# Question #42384

Mar 24, 2017

${a}^{2} + 11 a + 30$

#### Explanation:

When multiplying together two binomials, a useful strategy is to "FOIL" it -- first, outside, inside, last. That is to say, multiply together the two first terms, the two outside terms, the two inside terms, and the two last terms. This is just an easy way to remember to multiply both things on the left by both things on the right, so however you want to remember that works.

FOIL might be easier to understand with an example. Say you have to find the product of $\left(a + b\right) \left(c - d\right)$. Remember that you need to FOIL it (deeper explanation below), giving you:
$a c + a \left(\text{-"d)+bc+b("-} d\right)$ (don't forget that $d$ is negative in this problem), which is the same as $a c - a d + b c - b d$.

For your problem, FOILed it is $a a + 6 a + 5 a + 5 \left(6\right)$, which when you multiply and combine like terms is ${a}^{2} + 11 a + 30$.

----FOIL explanation----

FOIL comes from the distributive property, which states that $x \left(y + z\right) = x y + x z$

Going back to $\left(a + b\right) \left(c - d\right)$, first let $\left(a + b\right) = n$ so the problem is now $n \left(c - d\right)$. Look familiar?

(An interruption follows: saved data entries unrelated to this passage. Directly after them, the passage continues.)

===== src/rtl/store_sequencer.sv =====
// Read-modify-write store sequencer: full-word stores write directly, byte and
// halfword stores first read the target word, then merge the new low bits in.
module store_sequencer #(
  parameter int MEM_LAT = 1
) (
  input  logic        clk,
  input  logic        reset,
  input  logic        start,
  input  logic [1:0]  store_type,
  input  logic [31:0] addr,
  input  logic [31:0] B,
  input  logic [31:0] mem_rdata,
  output logic [31:0] mem_addr,
  output logic        mem_wr,
  output logic [31:0] mem_wdata,
  output logic        busy,
  output logic        done,
  output logic [2:0]  state
);

  typedef enum logic [2:0] {
    S_IDLE  = 3'd0,
    S_READ  = 3'd1,
    S_WRITE = 3'd2,
    S_DONE  = 3'd3
  } state_t;

  localparam logic [2:0] LAT_INIT = 3'(MEM_LAT);

  state_t      state_q;
  logic [2:0]  cnt_q;
  logic [31:0] addr_q;
  logic [31:0] b_q;
  logic [1:0]  type_q;
  logic [31:0] mdr_q;

  always_ff @(posedge clk) begin
    if (!reset) begin
      state_q <= S_IDLE;
      cnt_q   <= '0;
      addr_q  <= '0;
      b_q     <= '0;
      type_q  <= '0;
      mdr_q   <= '0;
    end else begin
      case (state_q)
        S_IDLE: begin
          if (start) begin
            addr_q  <= addr;
            b_q     <= B;
            type_q  <= store_type;
            cnt_q   <= LAT_INIT;
            state_q <= store_type[1] ? S_READ : S_WRITE;
          end
        end
        S_READ: begin
          // Counter runs LAT_INIT..0, so the read phase spans MEM_LAT+1 cycles
          // and the final one sees the data for the address presented first.
          if (cnt_q == 3'd0) begin
            mdr_q   <= mem_rdata;
            state_q <= S_WRITE;
          end else begin
            cnt_q <= cnt_q - 3'd1;
          end
        end
        S_WRITE: state_q <= S_DONE;
        S_DONE:  state_q <= S_IDLE;
        default: state_q <= S_IDLE;
      endcase
    end
  end

  // Moore decode: outputs depend only on the state and the latched registers.
  always_comb begin
    mem_addr  = '0;
    mem_wr    = 1'b0;
    mem_wdata = '0;
    busy      = 1'b1;
    done      = 1'b0;
    case (state_q)
      S_IDLE: busy = 1'b0;
      S_READ: mem_addr = addr_q;
      S_WRITE: begin
        mem_wr   = 1'b1;
        mem_addr = addr_q;
        if (!type_q[1]) begin
          mem_wdata = b_q;
        end else if (type_q[0]) begin
          mem_wdata = {mdr_q[31:16], b_q[15:0]};
        end else begin
          mem_wdata = {mdr_q[31:8], b_q[7:0]};
        end
      end
      S_DONE:  done = 1'b1;
      default: busy = 1'b1;
    endcase
  end

  assign state = state_q;

endmodule


===== config.mk =====
export PLATFORM = sky130hd
export DESIGN_NAME = store_sequencer
export DESIGN_NICKNAME = d
export VERILOG_FILES = /design/src/rtl/store_sequencer.sv
export SDC_FILE = /design/constraint.sdc
export NUM_CORES = 1
export LEC_CHECK = 0
export CAP_MARGIN = 5
export CORE_ASPECT_RATIO = 0.9
export CORE_UTILIZATION = 55
export CTS_CLUSTER_DIAMETER = 50
export DETAILED_ROUTE_END_ITERATION = 10
export DONT_BUFFER_PORTS = 1
export PLACE_DENSITY = 0.83
export SLEW_MARGIN = 40
export SYNTH_ARGS = -nofsm -noshare
export SYNTH_HDL_FRONTEND = slang
export SYNTH_SLANG_ARGS = --single-unit

===== constraint.sdc =====
create_clock -name clk -period 1.51 [get_ports clk]
set_input_delay 0.302 -clock clk [delete_from_list [all_inputs] [get_ports clk]]
set_output_delay 0.302 -clock clk [all_outputs]
set_load 0.02 [all_outputs]

* Yosys cells after proc, flatten, opt, wreduce, memory -nomap -nowiden
Index checks and enable logic that the tools add are counted.
Word-level totals: output and inout port bits 70, bits of input ports 101, register bits 104, word-level logic and storage cells 35
Cells by class: equality and inequality tests 6, reduce and logical (&&, ||, !) cells 8, multiplexer cells 14, add/sub/neg operators 1
Operator list (number):
- $mux W32 | 3
- $mux W16 | 1
- $mux W3 | 4
- $pmux W3 S3 | 1
- $eq A3 B2 Y1 const B | 2
- $logic_not A3 Y1 | 2
- $ne A2 B2 Y1 const B | 3
- $pmux W3 S2 | 1
- $reduce_and A2 Y1 | 3
- $eq A3 B1 Y1 const B | 1
- $mux W1 | 3
- $reduce_and A3 Y1 | 1
- $sub A3 B1 Y3 const B | 1
- $mux W2 | 1
- $reduce_bool A2 Y1 | 1
- $reduce_or A2 Y1 | 1

* Logic depth before layout (Yosys ltp)
depth in word-level cells 3, mapped depth 7

* Least setup slack after synthesis
No wires, ideal clock.
path type register to register, start point register state_q[1], in the netlist state[1], end point register cnt_q[2], data arrival time 1.661 ns, setup time 0.115 ns, stages on the path, launching flop included 8, slack -0.266 ns, required time 1.395 ns, cells stage by stage dfxtp_1 -> inv_1 -> ha_1 -> and3b_1 -> buf_6 -> nor3_4 -> a21boi_0 -> o21a_1
Between the ends: cells in the longest elaborated chain, start to end 3
Ends and longest elaborated chain:
- from (decl) | RTL line 30 | state_t state_q;
- from (signal assigned) | RTL line 53 | state_q <= store_type[1] ? S_READ : S_WRITE;
- $eq A3 B1 Y1 or $logic_not A3 Y1 (tied branches) | RTL line 46 | case (state_q)
- $ne A2 B2 Y1 (no line) or $reduce_bool A2 Y1 (tied branches)
- $reduce_and A3 Y1 (no line)
- to (signal assigned) | RTL line 63 | cnt_q <= cnt_q - 3'd1;
- to (decl) | RTL line 31 | logic [2:0] cnt_q;
Parallel ways exist; a longest one is shown, timed or not. A chain may end at the register's enable or synchronous reset.

* Final worst setup path
start point register state_q[1], in the netlist state[1], end point output port mem_addr[26]
Between the ends: cells in the longest elaborated chain, start to end 3
Ends and longest elaborated chain:
- $eq A3 B2 Y1 or $eq A3 B1 Y1 (tied branches) | RTL line 80 | case (state_q)
- $reduce_or A2 Y1 (no line) *
- $mux W32 * | RTL line 80
- to (decl) | RTL line 13 | output logic [31:0] mem_addr,
Mark *: on every way between the ends. The rest lies on a longest branch, timed or not.

==> results.toml <==
[routing]
num_vias = 3488
wirelength_um = 10500
ant_nets = 0
detail_route.vias_per_cell = 5.48
drt-pass1-iter-count = 4
drt-initial-drc-count = 130
routedWlPerCell_um = 16.4
route.detailed.drc = 0

[pwr]
switching_share_pct = 36.7
pwr-share-comb_pct = 45.8
intPower_w = 0.00623
irDropWorstVdd_mv = 1.13
power.switching_w = 0.00361
cellLeakagePower_nw = 2.00
p_seq_share_pct = 34.5
clockPowerShare_pct = 19.7
power_w = 0.00984
powerDensity_mw_per_mm2 = 1800

[global_route]
grt_pass1_vias = 3299
grt_pass1_wl_um = 15900
grt_max_degree = 96
antenna_found_initial = 0
grt_use_total_pct = 25.0
grt_overflow = 0

[final_layout]
multi_input_area_mm2 = 0.00267
fillerInstances = 561
final_cells = 637
syn_to_final_growth_pct = 24.5
num_antenna_cells = 0
fin_nets = 645
design_area_mm2 = 0.00547
drive_gt1_share_pct = 26.2
seqCellArea_mm2 = 0.00191

[floorplanning]
rows = 30
core-area_mm2 = 0.00762
die_x_um = 96.2
initial_core_util_pct = 57.6
fp.dieH_um = 86.8
boundaryPins = 171
die_area_mm2 = 0.00834

[place]
dp.final_hpwl_um = 6700
placedCellCount = 611
io_buffers = 0
finalWeightedCongestion = 0.803
placed_cell_area_mm2 = 0.00471

[timing]
layout_setup_ws_ns = -0.233
slew_violations = 0
fin_crit_ns = 1.74
setup_viol = 66
fmax_ghz = 0.574
fin_worst_skew_ns = 0.0106
final_hold_viol_count = 0
finalCritPeriodShare_pct = 115
rsz0062_at_grt = "yes"

[run_status]
status = "finished, violations left"
violations = "negative setup slack"

[clock_tree]
cts.sinks = 95
clockBufferDepth = 2
ctsHtreeMaxLevel = 3
clk_pin_slew_ns = 0.10
cts_tree = "done"
clock-root-buffer = "clkbuf_8"
numCtsBuffers = 9
insertion_delay_ns = 0.36
hold_buffers = 0

[flow_run]
drv_cap = 0

[synthesis]
synth_area_per_cell_um2 = 8.23
synth_top_area_share_pct = 43.3
synth_common_cells = "nand2_1, dfxtp_1, a21boi_0"
synth_most_common_cell = "nand2_1"
syn_area_mm2 = 0.00439
ys_ff_latch = 95
synth_edf_count = 0
yosys.area.top_type = "dfxtp_1"
async_flop_share_pct = 0
ys_seq_area_share_pct = 43.3
yosysWarnings = 0
synth_flop_cell = "dfxtp_1"
synth_cell_types = 27
synth_cells = 533
syn_nets = 642
ys_top_cells_by_area = "dfxtp_1, a21boi_0, nand2_1"

[worst_hold_path]
hp-class = "in2reg"
hold_depth = 2
holdCritStartpoint = "reset"
hold_path_end = "cnt_q[0]"

[setup_path]
required_ns = 1.21
r2r_end = "cnt_q[2]"
critPathKind = "reg2out"
crit_arrival_ns = 1.44
ff2ff_setup_slack_ns = -0.09
reg2reg_from = "state[0]"
startpoint_type = "flop"
ff2ff_path_depth = 6
worstPathMaxFanout = 17
endpoint_kind = "primary output"
==> layer usage <==
layer / track usage (%) / share of wire (%) / vias up
met4: 8.68 / 2.2 / 0
met3: 7.72 / 7.1 / 21
li1: - / - / 1712
met2: 43.1 / 49 / 113
met5: 0 / 0 / -
met1: 29.1 / 41 / 1642
==> how the worst max path moves through the flow <==
stage                  start       endpoint  slack (ns)  cells past startpoint
finish              state[1]   mem_addr[26]       -0.23                      4
global route        state[0]  mem_wdata[27]       -0.30                      5
CTS                 state[1]   mem_addr[27]       -0.25                      4
detailed placement  state[0]       state[1]       -0.01                      6
global placement    state[0]       state[1]        0.05                      6
floorplan           state[0]  mem_wdata[29]      -0.007                      4
==> layout make-up <==
type,count,area share (%)
clock buffers,11,2.77
clock inverters,5,1.58
inverters,6,0.595
multi-input cells,393,48.8
flip-flops and latches,95,35.0
well taps,96,2.20
repair buffers,31,9.02
==> flip-flops by register name, summed over array words and instances (netlist names) <==
register / cells
addr_q: 32
b_q: 32
mdr_q: 24
cnt_q: 3
state: 2
type_q: 2
==> worst max-delay path, stage by stage, from the launching register on <==
cell and delay [ns]:
dfxtp_4 0.39, inv_4 0.05, ha_4 0.31, buf_12 0.15, and2_4 0.18
==> layout by cell type, fill, tap and decap left out, types with 6 or more instances in the layout <==
cell type,netlist,routed
buf_4,5,8
nand2_1,181,180
mux2i_2,0,9
dfxtp_1,95,91
nor2b_4,0,23
clkbuf_8,0,11
buf_12,0,12
mux2i_1,24,14
and2_4,0,40
a21boi_0,92,88
buf_6,1,6
==> repair_timing <==
action / in CTS / in global routing
cloned: 5 / 0
resized for setup: 100 / 25
setup endpoints to repair: 69 / 82
buffers inserted: 5 / 2
pin swaps: 29 / 14
==> power groups by stage <==
stage               Combinational, W  Clock [W]  Sequential (W)
finish                       0.00451    0.00194         0.00339
global route                 0.00486    0.00209         0.00345
CTS                          0.00443    0.00198         0.00336
detailed placement           0.00338          0         0.00337
global placement             0.00327          0         0.00333
floorplan                    0.00240          0         0.00333
==> stage by stage <==
| step | TNS (ns) | setup slack [ns] | hold slack [ns] | utilization (%) |
|---|---|---|---|---|
| 2_1_floorplan | -0.0522 | -0.00744 | 0.431 | - |
| 3_3_place_gp | 0 | 0.0504 | 0.428 | 61.8 |
| 3_5_place_dp | -0.0201 | -0.0137 | 0.434 | 61.8 |
| 4_1_cts | -14.12 | -0.248 | 0.0603 | 71.1 |
| 5_1_grt | -16.58 | -0.299 | 0.0468 | 71.7 |
| 6_report | -12.38 | -0.233 | 0.0737 | 71.7 |
==> kinds of logic after synthesis <==
family	after synthesis	synth area share (%)
muxes	24	5.47
buffers and inverters	45	4.82
and+or+nand+nor	260	27.1
adders and majority gates	8	2.28
DFF	95	43.3
other	1	0.0854
AOI/OAI and AO/OA	100	17.0
Power figures use the tool's default switching activity.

Distribute, so now you have $n c + n \left(\text{-d}\right)$ (don't forget the negative!)

Plug $\left(a + b\right)$ back in for $n$ to give $\left(a + b\right) c + \left(a + b\right) \left(\text{-} d\right)$. Both terms of this can be distributed again, giving $a c + b c + a \left(\text{-"d)+b("-} d\right)$, which multiplied out is $a c + b c - a d - b d$, which using the commutative property is the same $a c - a d + b c - b d$ we got from FOIL.